#### WORK INSTRUCTIONS:
Look for the word "unset" in the material below, then report each line where it occurs.

#### DATA SHOWN:
****************
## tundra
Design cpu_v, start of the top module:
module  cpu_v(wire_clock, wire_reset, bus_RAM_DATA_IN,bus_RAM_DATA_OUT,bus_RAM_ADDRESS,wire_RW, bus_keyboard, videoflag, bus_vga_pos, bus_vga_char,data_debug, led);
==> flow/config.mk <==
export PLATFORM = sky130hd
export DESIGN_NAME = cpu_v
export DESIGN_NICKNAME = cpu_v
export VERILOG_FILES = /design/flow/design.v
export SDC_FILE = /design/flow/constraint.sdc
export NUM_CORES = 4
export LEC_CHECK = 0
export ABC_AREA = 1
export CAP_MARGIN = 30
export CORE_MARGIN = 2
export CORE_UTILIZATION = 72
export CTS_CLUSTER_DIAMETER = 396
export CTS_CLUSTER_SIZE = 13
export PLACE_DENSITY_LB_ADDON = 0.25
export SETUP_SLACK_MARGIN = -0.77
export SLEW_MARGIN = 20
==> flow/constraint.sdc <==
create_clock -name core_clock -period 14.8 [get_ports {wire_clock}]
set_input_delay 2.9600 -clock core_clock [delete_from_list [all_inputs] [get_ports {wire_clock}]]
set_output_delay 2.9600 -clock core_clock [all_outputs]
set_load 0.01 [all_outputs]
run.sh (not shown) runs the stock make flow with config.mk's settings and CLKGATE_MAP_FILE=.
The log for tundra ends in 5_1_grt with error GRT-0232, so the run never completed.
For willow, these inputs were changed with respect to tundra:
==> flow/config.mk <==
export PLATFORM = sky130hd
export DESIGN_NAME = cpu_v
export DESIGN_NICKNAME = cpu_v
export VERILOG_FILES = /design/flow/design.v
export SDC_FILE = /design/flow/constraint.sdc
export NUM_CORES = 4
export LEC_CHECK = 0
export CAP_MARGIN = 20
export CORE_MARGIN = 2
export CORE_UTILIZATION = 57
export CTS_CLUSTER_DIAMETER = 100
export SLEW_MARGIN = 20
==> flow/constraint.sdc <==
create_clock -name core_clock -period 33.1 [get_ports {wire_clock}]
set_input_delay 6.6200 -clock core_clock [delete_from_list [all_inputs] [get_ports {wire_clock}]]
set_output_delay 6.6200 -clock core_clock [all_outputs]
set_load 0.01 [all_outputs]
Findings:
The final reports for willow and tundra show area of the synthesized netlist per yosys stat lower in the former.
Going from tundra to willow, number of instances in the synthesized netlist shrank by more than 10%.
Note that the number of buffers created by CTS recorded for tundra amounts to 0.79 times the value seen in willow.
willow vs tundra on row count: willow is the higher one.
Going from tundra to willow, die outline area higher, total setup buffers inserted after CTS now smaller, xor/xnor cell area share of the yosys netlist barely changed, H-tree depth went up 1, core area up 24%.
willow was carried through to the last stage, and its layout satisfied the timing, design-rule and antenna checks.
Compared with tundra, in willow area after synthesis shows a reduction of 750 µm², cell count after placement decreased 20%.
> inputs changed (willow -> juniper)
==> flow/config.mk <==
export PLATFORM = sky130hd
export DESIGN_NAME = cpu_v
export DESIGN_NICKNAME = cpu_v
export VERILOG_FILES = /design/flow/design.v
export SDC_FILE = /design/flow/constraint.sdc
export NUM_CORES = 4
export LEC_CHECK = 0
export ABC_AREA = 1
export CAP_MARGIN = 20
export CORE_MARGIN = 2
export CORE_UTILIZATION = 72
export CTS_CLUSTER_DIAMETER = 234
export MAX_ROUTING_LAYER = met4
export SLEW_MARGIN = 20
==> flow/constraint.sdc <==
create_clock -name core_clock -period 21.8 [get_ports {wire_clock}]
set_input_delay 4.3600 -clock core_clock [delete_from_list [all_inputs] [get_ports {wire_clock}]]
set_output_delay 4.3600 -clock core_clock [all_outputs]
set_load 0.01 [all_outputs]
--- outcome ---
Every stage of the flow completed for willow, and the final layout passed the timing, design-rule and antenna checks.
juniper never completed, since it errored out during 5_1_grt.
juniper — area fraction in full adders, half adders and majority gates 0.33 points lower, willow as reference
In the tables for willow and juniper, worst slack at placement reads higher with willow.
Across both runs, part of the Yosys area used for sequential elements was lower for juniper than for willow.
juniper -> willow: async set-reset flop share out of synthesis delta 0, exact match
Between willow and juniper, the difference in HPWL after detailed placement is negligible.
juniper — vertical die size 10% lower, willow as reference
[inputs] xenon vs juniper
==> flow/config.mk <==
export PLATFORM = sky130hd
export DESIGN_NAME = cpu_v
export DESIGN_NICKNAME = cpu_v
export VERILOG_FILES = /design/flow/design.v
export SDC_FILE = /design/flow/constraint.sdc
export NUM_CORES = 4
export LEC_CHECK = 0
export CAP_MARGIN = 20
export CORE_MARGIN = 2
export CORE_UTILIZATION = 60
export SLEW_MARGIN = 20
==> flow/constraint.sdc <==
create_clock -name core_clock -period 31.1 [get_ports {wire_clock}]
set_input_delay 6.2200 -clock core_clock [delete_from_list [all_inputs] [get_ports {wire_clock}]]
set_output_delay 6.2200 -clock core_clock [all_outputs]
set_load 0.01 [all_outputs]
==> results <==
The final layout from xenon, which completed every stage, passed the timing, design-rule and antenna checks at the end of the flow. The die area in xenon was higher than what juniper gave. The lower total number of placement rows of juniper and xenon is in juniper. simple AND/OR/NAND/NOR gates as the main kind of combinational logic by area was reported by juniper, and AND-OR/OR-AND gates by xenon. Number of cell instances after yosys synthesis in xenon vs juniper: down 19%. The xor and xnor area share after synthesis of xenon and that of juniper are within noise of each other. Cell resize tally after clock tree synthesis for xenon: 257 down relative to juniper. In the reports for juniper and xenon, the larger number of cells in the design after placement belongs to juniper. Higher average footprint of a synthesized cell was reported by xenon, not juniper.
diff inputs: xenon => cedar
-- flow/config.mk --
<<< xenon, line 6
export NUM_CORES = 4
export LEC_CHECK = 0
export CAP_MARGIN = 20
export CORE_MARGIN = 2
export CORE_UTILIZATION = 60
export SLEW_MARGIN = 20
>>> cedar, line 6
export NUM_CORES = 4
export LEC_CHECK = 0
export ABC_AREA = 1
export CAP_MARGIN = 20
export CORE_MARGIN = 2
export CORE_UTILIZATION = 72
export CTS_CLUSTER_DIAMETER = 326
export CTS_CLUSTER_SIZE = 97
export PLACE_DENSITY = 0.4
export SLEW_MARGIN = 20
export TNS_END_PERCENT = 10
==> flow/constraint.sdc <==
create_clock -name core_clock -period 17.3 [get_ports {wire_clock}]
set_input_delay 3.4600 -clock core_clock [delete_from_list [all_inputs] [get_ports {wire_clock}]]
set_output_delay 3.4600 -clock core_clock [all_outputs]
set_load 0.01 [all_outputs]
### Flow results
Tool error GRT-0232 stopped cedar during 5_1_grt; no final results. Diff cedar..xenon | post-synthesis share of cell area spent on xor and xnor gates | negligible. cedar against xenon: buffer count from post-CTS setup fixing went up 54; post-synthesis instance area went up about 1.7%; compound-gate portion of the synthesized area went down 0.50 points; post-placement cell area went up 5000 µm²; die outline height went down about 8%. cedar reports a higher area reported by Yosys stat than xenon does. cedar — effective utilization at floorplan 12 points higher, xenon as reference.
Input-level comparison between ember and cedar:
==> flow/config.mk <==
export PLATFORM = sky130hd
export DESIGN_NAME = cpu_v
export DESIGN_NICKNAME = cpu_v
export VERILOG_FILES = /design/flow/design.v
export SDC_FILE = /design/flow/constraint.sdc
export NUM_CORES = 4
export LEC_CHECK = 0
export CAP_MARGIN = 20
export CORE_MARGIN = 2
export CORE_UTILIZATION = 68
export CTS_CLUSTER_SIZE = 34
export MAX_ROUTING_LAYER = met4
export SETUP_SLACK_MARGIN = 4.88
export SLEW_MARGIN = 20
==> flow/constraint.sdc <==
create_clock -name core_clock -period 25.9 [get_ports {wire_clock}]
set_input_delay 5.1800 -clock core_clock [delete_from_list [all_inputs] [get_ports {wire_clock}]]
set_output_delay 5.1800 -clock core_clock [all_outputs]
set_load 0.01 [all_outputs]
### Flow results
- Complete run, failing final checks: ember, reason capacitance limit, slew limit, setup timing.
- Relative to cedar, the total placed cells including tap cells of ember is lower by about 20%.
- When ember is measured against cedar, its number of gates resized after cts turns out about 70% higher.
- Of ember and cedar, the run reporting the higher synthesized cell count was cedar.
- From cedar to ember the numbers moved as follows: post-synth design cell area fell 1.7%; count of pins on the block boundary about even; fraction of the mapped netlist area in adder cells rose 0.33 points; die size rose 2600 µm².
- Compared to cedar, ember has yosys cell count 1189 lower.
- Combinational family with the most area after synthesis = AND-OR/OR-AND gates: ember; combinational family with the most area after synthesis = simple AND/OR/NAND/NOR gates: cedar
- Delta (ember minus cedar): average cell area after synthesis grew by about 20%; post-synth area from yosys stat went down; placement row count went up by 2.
****************
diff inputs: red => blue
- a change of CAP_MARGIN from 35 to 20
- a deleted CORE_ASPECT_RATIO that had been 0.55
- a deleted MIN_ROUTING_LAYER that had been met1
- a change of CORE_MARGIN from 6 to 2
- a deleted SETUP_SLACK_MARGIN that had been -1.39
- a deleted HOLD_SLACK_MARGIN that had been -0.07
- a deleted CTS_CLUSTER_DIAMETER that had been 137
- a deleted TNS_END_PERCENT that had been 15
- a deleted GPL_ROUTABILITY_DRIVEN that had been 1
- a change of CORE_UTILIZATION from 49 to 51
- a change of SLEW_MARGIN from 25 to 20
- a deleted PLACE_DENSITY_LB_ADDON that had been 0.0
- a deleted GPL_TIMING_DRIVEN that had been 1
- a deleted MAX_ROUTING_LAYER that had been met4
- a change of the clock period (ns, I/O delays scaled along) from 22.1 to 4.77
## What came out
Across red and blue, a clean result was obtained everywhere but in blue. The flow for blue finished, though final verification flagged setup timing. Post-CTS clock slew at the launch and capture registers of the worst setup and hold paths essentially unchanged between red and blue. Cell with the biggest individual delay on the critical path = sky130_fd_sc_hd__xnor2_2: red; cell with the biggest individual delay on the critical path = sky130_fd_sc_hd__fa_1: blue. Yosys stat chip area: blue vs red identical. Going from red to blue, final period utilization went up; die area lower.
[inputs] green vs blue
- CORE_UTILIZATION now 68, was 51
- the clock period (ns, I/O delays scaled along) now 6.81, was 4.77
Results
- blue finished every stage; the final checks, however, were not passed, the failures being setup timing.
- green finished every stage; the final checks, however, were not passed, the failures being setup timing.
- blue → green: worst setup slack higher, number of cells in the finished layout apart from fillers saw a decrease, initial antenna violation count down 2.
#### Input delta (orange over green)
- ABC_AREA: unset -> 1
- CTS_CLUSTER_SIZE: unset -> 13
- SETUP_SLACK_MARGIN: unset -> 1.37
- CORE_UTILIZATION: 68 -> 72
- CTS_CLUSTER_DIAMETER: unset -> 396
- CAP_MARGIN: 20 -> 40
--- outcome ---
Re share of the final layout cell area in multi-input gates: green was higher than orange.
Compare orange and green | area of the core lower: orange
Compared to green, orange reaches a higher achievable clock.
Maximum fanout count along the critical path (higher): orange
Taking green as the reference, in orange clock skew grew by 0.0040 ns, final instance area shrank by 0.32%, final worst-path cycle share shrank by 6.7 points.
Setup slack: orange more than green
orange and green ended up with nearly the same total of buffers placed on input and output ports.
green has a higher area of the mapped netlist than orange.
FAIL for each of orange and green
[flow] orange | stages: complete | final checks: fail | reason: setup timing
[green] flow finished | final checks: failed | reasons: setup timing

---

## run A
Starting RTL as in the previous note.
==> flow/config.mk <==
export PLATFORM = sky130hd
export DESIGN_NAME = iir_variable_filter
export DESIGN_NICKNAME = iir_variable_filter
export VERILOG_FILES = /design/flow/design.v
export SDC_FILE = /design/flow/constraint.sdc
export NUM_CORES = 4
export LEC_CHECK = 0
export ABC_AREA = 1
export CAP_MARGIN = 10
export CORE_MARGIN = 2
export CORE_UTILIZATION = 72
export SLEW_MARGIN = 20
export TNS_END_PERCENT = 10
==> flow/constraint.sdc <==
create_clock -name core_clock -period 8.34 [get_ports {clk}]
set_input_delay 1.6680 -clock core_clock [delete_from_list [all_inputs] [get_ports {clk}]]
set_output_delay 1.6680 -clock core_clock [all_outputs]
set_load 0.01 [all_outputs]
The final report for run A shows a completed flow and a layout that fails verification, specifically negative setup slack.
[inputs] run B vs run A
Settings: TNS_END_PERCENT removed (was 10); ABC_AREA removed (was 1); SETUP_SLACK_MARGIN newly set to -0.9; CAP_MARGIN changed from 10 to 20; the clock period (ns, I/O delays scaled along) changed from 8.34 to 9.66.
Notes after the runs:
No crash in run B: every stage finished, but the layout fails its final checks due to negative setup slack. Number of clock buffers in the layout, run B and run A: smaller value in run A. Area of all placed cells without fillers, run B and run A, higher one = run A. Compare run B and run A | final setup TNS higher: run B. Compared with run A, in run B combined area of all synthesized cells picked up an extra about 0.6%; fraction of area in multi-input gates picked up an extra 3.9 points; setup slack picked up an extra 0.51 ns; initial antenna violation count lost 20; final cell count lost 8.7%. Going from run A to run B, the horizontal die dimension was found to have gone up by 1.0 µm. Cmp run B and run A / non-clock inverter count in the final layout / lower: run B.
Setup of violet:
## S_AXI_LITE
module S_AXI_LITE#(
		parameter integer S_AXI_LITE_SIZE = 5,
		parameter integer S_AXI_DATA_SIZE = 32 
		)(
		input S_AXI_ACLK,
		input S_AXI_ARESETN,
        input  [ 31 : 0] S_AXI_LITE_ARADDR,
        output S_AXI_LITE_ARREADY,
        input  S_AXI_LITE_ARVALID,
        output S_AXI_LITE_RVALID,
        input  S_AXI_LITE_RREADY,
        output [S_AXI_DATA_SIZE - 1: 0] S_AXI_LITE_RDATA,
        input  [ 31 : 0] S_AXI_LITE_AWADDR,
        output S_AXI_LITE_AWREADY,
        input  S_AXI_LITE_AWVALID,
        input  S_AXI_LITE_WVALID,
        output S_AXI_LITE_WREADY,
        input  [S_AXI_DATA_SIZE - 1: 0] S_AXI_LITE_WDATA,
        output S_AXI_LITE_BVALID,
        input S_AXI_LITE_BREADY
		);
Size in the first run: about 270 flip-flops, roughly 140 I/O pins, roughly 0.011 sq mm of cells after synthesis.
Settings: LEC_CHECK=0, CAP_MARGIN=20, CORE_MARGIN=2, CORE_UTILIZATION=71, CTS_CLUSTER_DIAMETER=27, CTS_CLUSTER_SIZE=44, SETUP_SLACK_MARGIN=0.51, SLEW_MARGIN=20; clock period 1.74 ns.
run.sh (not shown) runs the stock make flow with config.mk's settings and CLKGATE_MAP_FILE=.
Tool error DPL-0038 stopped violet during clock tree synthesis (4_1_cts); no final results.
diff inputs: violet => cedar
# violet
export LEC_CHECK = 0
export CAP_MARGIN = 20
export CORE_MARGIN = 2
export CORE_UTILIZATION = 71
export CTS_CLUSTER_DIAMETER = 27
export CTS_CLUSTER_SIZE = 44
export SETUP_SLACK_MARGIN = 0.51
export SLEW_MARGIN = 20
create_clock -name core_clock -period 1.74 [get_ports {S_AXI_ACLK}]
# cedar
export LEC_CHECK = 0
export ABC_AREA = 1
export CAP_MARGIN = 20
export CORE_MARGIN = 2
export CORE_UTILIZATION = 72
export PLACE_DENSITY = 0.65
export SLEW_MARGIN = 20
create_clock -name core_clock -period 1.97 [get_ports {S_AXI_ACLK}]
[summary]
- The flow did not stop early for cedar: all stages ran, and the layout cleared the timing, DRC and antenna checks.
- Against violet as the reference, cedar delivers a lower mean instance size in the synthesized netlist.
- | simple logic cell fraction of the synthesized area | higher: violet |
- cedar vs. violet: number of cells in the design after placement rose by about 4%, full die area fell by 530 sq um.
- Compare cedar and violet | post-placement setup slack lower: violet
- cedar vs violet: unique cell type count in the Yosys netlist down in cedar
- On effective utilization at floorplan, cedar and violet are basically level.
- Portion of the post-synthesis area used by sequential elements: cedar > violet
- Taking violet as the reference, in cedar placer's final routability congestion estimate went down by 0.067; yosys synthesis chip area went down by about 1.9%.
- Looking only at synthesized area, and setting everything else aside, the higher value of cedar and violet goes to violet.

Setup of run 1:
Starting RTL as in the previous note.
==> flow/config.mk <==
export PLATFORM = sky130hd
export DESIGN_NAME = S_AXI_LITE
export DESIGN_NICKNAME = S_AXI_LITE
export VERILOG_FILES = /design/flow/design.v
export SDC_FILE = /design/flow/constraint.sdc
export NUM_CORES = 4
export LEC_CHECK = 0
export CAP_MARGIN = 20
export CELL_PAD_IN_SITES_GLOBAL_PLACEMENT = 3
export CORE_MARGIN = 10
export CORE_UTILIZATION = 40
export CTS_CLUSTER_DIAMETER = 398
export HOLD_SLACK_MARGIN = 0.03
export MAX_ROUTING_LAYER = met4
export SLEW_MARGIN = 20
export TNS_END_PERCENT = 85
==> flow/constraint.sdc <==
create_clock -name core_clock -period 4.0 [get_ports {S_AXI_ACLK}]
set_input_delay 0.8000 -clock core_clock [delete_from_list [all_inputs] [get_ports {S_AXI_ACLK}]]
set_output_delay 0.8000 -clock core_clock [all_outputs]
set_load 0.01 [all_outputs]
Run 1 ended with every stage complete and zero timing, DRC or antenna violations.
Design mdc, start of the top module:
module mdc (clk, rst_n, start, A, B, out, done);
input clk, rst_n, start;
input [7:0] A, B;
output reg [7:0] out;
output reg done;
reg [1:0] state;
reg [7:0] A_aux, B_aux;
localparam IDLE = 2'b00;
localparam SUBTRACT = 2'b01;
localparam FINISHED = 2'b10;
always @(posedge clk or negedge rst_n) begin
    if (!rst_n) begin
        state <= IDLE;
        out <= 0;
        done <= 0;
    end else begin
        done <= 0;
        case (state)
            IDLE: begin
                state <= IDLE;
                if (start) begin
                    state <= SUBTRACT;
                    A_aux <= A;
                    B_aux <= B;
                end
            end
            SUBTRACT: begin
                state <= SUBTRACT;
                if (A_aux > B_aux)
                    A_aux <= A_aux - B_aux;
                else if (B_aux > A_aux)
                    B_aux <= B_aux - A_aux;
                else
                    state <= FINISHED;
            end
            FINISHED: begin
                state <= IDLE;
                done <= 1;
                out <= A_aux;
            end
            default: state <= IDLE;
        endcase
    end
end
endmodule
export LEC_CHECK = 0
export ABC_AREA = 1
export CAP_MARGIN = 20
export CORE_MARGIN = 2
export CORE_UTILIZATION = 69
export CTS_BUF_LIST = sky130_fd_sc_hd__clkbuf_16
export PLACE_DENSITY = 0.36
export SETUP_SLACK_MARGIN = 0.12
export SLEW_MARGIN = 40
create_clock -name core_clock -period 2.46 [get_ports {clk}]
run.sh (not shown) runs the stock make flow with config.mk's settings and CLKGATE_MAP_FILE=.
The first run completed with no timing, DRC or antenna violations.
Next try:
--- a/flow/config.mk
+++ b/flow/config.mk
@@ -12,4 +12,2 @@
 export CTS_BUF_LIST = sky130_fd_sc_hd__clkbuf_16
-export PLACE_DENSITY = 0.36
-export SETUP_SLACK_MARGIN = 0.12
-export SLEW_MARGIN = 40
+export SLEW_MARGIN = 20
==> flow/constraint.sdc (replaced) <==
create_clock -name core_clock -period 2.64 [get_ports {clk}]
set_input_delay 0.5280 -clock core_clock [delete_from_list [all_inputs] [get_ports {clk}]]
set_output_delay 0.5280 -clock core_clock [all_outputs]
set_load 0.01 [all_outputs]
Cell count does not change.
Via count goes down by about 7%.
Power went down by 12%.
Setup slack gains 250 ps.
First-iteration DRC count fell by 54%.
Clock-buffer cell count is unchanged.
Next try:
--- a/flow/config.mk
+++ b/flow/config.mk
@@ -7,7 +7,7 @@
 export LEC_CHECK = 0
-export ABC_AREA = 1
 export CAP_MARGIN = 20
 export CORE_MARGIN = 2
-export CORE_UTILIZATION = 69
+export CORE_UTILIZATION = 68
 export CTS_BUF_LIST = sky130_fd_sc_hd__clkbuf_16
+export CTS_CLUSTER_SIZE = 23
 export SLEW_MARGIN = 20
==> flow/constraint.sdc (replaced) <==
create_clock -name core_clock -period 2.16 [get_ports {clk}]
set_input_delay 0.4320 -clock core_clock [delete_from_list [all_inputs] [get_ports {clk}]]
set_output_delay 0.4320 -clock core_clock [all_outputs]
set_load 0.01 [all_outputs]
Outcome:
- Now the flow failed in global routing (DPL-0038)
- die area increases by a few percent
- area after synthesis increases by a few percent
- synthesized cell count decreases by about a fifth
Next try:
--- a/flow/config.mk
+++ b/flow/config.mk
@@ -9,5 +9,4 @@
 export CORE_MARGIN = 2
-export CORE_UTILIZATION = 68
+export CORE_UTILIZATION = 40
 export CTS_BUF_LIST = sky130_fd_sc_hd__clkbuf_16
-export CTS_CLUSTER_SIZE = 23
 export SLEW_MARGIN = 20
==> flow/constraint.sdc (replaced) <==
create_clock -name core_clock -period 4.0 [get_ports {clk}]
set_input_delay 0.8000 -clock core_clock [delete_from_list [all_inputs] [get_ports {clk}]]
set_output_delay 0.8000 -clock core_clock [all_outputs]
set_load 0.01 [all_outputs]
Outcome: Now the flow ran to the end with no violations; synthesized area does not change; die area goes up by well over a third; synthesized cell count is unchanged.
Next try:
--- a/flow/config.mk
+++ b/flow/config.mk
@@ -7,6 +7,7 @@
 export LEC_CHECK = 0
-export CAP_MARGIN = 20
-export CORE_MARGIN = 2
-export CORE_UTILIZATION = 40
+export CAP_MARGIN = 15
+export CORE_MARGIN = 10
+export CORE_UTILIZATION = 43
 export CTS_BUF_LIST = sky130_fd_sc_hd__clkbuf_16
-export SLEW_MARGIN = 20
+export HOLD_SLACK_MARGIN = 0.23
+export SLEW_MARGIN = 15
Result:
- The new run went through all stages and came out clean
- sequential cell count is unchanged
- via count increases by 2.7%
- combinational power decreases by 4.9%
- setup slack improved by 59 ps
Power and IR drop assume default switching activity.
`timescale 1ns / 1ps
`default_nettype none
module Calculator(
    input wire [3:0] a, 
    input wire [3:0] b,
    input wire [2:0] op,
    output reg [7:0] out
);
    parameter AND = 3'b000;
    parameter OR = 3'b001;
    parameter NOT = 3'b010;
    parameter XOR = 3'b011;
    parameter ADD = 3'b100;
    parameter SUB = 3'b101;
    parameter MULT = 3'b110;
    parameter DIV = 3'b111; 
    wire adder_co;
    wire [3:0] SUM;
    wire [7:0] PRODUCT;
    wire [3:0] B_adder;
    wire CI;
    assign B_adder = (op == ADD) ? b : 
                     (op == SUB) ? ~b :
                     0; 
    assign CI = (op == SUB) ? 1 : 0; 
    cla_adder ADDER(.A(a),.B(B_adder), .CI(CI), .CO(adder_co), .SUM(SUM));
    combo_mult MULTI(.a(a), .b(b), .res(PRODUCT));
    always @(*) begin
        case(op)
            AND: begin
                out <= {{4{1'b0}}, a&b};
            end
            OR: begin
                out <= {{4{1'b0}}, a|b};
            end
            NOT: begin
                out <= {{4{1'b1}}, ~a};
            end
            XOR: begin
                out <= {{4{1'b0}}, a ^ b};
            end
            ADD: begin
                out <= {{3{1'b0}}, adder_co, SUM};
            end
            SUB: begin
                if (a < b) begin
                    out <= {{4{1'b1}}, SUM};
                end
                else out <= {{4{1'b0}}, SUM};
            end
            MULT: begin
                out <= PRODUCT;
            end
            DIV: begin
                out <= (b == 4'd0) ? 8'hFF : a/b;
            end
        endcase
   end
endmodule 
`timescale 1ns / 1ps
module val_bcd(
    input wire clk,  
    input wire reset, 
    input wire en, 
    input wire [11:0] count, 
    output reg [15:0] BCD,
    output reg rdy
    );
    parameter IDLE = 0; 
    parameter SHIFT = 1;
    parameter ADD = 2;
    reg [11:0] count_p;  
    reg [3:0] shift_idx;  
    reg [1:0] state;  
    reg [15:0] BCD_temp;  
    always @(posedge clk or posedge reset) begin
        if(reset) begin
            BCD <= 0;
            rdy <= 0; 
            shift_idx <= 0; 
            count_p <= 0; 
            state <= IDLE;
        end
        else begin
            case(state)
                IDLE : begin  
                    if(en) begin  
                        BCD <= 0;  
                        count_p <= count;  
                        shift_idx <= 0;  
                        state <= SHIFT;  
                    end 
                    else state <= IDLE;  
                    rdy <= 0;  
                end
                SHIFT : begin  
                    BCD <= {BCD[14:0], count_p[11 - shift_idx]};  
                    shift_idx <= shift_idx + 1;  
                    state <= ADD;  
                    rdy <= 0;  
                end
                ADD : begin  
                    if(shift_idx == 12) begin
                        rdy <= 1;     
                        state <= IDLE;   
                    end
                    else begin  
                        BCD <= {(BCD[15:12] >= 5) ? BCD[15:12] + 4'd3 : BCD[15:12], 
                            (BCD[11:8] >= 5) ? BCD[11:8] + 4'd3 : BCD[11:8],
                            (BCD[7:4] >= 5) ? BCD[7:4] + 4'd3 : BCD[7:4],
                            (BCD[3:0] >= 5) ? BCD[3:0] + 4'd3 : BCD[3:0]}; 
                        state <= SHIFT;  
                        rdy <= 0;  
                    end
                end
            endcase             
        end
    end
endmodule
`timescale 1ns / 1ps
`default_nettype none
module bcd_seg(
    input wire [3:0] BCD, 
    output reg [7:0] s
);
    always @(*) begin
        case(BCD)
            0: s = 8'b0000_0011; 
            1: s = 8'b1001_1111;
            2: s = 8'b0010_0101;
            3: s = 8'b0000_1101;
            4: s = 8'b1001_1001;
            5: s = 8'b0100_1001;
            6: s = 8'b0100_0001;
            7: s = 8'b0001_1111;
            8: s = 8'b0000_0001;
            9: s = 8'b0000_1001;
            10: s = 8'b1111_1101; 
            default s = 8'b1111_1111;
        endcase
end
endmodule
****************
#### RESULT OF THIS EXERCISE:
- ABC_AREA: unset -> 1
- CTS_CLUSTER_SIZE: unset -> 13
- SETUP_SLACK_MARGIN: unset -> 1.37
- CTS_CLUSTER_DIAMETER: unset -> 396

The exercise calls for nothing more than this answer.